» EXERCISE DESCRIPTION
Only the lines from the one containing "Power up 100%" through the one containing "metrics, run 2" should be printed, exactly as they appear below, with both ends included.

» MATERIAL SHOWN
+ + + +

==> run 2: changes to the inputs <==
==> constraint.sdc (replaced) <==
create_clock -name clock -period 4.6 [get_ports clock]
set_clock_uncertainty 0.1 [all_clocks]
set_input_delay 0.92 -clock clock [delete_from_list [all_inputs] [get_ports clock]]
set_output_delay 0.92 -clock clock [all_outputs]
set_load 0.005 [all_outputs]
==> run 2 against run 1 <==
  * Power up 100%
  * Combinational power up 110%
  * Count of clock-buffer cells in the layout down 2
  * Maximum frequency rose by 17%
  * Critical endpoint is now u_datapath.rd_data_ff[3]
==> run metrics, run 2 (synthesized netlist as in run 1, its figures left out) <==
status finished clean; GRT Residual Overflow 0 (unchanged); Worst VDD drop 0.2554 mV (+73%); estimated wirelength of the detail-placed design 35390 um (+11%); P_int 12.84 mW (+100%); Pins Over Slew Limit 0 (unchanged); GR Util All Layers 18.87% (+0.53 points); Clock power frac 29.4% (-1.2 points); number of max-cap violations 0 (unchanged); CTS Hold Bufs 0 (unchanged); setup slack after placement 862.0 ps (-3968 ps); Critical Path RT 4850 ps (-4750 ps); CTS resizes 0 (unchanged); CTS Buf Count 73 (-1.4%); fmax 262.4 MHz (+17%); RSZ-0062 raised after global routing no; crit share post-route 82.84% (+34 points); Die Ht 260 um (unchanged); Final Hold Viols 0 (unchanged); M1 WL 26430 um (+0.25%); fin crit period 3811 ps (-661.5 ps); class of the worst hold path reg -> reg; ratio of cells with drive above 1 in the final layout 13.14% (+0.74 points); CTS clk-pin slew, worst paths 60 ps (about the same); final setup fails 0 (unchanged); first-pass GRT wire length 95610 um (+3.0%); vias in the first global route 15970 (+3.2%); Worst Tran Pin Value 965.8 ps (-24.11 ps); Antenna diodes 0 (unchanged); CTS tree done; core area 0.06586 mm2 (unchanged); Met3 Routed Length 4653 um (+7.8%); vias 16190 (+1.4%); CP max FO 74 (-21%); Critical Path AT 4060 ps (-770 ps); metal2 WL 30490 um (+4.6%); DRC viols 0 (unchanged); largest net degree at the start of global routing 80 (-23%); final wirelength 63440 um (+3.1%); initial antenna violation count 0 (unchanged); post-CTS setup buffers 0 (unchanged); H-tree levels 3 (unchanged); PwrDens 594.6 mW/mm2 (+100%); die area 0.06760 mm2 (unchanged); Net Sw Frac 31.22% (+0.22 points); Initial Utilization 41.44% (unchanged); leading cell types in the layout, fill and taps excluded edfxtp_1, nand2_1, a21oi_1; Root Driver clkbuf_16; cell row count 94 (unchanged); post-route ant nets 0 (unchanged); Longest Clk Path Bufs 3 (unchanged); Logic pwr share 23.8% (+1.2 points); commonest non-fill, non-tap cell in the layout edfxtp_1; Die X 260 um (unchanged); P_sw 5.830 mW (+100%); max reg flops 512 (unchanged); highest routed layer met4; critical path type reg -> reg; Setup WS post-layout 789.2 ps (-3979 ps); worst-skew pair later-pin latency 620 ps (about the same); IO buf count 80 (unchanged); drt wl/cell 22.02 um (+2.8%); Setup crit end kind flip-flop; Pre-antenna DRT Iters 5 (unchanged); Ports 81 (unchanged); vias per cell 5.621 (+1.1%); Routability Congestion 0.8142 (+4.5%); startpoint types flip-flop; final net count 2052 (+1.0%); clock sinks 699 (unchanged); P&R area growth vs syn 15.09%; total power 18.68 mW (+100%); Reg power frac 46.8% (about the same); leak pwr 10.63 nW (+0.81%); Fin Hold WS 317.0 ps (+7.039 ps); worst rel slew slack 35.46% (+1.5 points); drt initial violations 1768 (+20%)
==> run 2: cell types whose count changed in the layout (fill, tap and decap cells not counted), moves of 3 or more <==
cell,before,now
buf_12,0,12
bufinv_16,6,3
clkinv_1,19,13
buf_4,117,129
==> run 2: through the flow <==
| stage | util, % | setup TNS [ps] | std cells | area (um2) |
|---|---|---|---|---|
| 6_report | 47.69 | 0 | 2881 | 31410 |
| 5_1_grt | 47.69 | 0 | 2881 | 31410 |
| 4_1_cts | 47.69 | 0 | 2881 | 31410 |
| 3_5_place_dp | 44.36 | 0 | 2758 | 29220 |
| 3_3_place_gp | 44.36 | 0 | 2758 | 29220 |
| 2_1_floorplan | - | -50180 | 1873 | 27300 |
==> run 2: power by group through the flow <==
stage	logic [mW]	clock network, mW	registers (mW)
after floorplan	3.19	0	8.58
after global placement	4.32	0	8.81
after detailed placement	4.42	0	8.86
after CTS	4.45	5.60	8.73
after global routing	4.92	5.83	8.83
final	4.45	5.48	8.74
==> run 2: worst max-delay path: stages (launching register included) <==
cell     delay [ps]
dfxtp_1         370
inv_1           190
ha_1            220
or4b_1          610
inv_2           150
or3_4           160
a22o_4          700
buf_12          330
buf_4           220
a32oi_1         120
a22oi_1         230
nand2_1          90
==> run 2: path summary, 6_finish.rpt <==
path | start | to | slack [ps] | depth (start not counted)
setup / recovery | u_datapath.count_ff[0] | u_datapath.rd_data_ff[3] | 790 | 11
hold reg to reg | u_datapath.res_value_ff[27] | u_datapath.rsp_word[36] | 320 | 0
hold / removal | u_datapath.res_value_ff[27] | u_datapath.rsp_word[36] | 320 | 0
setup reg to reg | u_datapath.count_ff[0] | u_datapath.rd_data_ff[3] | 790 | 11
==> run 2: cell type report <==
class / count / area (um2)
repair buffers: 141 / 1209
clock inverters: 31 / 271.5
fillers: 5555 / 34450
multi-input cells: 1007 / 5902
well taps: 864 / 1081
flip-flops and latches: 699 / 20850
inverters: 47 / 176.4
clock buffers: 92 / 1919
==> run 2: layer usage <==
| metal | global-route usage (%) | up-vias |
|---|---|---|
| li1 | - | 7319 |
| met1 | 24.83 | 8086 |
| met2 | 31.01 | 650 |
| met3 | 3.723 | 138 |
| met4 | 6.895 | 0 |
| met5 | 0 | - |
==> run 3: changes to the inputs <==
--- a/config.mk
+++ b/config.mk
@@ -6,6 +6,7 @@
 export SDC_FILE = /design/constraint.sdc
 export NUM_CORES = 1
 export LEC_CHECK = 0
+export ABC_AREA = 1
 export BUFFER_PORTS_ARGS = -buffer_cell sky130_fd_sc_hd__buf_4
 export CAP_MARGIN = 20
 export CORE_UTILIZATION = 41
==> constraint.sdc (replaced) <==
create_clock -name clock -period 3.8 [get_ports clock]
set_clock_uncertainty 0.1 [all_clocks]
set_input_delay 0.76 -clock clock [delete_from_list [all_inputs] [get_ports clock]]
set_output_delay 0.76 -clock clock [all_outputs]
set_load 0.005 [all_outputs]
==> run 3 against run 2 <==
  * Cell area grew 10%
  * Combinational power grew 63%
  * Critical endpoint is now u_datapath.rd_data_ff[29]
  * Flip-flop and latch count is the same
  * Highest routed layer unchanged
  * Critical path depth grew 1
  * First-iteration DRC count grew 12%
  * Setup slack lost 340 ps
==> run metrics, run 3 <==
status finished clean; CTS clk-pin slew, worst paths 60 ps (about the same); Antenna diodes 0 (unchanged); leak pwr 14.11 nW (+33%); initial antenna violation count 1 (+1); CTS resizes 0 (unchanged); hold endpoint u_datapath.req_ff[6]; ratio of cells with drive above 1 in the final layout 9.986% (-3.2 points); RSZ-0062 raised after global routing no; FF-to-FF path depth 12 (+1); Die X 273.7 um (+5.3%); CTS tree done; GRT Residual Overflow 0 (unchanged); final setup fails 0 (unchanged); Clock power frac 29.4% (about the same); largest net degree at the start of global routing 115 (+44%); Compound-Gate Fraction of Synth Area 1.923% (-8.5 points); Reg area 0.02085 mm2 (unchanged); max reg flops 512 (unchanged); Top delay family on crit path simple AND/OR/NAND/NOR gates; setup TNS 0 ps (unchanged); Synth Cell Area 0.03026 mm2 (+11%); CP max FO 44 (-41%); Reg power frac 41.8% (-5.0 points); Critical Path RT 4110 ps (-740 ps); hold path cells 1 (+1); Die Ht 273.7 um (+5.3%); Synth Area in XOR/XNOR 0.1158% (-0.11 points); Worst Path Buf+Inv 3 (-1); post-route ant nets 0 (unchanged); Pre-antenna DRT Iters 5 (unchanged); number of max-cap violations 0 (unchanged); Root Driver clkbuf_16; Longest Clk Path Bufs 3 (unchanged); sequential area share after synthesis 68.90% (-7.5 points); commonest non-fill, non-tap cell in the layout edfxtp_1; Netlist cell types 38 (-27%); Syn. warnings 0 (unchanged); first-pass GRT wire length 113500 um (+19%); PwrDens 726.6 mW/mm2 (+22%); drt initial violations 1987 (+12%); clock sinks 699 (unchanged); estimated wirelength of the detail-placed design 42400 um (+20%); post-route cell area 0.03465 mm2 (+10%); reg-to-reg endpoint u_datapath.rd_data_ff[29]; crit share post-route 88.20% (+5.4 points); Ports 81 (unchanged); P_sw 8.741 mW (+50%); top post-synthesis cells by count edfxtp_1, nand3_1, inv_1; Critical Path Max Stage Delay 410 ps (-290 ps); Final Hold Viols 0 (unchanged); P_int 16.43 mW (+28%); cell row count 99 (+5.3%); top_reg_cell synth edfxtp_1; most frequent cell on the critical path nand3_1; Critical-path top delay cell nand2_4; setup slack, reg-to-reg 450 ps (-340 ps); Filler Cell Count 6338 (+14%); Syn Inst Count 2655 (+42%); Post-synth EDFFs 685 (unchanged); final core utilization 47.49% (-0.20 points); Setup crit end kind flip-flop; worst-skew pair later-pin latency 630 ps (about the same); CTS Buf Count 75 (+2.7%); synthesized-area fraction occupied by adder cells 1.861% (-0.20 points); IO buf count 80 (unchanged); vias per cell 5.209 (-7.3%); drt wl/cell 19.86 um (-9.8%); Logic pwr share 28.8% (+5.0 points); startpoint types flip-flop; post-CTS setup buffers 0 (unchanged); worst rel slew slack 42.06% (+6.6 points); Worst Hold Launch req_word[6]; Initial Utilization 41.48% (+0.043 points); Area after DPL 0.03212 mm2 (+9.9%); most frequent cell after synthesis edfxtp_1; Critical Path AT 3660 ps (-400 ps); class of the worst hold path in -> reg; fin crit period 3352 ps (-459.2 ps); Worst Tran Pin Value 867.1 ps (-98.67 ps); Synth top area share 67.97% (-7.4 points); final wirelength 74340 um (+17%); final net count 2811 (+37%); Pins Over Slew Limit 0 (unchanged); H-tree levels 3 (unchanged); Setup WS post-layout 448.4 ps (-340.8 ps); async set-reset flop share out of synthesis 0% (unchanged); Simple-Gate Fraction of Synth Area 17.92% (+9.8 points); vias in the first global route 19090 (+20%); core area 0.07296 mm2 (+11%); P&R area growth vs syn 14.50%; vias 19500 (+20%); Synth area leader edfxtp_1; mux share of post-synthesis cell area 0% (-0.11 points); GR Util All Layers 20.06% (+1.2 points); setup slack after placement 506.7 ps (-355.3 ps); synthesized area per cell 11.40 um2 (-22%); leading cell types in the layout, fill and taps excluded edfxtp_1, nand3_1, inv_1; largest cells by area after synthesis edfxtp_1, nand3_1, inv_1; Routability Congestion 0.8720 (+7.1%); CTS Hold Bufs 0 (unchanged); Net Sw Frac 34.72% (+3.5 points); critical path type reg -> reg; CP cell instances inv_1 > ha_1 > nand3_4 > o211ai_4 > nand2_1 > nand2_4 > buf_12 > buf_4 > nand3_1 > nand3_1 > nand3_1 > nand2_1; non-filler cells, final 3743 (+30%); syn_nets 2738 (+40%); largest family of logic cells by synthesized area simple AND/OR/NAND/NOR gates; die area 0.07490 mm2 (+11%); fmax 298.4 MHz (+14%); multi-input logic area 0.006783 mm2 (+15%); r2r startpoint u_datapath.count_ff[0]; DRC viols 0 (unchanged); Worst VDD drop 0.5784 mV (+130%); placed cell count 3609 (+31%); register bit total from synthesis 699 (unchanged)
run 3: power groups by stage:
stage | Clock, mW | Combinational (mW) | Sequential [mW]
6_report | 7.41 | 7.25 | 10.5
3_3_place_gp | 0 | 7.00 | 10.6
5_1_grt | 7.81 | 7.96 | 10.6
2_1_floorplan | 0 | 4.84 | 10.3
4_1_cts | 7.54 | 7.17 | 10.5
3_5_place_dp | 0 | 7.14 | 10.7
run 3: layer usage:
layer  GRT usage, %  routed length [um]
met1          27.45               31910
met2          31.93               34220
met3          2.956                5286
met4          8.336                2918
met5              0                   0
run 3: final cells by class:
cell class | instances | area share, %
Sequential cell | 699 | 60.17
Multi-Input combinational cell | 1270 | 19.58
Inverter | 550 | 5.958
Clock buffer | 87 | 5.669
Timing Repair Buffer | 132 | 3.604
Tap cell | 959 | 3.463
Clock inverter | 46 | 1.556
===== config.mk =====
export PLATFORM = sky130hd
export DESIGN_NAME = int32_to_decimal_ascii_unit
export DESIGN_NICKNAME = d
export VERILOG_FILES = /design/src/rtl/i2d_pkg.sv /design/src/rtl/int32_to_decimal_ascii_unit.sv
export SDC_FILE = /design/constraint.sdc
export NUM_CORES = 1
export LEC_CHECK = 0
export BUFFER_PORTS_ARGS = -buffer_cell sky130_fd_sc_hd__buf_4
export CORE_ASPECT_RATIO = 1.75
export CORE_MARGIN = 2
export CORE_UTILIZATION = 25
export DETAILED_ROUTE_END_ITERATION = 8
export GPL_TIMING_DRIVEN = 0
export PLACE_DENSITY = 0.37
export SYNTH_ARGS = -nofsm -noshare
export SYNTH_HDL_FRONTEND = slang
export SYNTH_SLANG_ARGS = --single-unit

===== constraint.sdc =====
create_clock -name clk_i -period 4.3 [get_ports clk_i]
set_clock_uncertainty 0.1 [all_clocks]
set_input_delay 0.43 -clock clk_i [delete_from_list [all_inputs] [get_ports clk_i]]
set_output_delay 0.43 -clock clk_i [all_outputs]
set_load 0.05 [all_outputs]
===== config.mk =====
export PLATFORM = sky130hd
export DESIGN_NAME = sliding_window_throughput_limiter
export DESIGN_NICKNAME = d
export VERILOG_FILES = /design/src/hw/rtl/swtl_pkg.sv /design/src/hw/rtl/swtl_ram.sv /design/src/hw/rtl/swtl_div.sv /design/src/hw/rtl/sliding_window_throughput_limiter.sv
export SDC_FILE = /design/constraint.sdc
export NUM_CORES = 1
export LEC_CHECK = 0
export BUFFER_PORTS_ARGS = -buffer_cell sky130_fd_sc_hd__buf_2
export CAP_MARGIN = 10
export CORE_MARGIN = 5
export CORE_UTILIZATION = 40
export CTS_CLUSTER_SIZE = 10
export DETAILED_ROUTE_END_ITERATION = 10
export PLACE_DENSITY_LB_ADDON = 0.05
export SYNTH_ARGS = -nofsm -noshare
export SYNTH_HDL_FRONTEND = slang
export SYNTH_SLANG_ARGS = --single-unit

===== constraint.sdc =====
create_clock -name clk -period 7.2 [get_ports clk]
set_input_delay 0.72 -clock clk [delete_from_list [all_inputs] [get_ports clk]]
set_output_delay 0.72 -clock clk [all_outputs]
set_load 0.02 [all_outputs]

+ + + +

» ANSWER BOX
  * Power up 100%
  * Combinational power up 110%
  * Count of clock-buffer cells in the layout down 2
  * Maximum frequency rose by 17%
  * Critical endpoint is now u_datapath.rd_data_ff[3]
==> run metrics, run 2 (synthesized netlist as in run 1, its figures left out) <==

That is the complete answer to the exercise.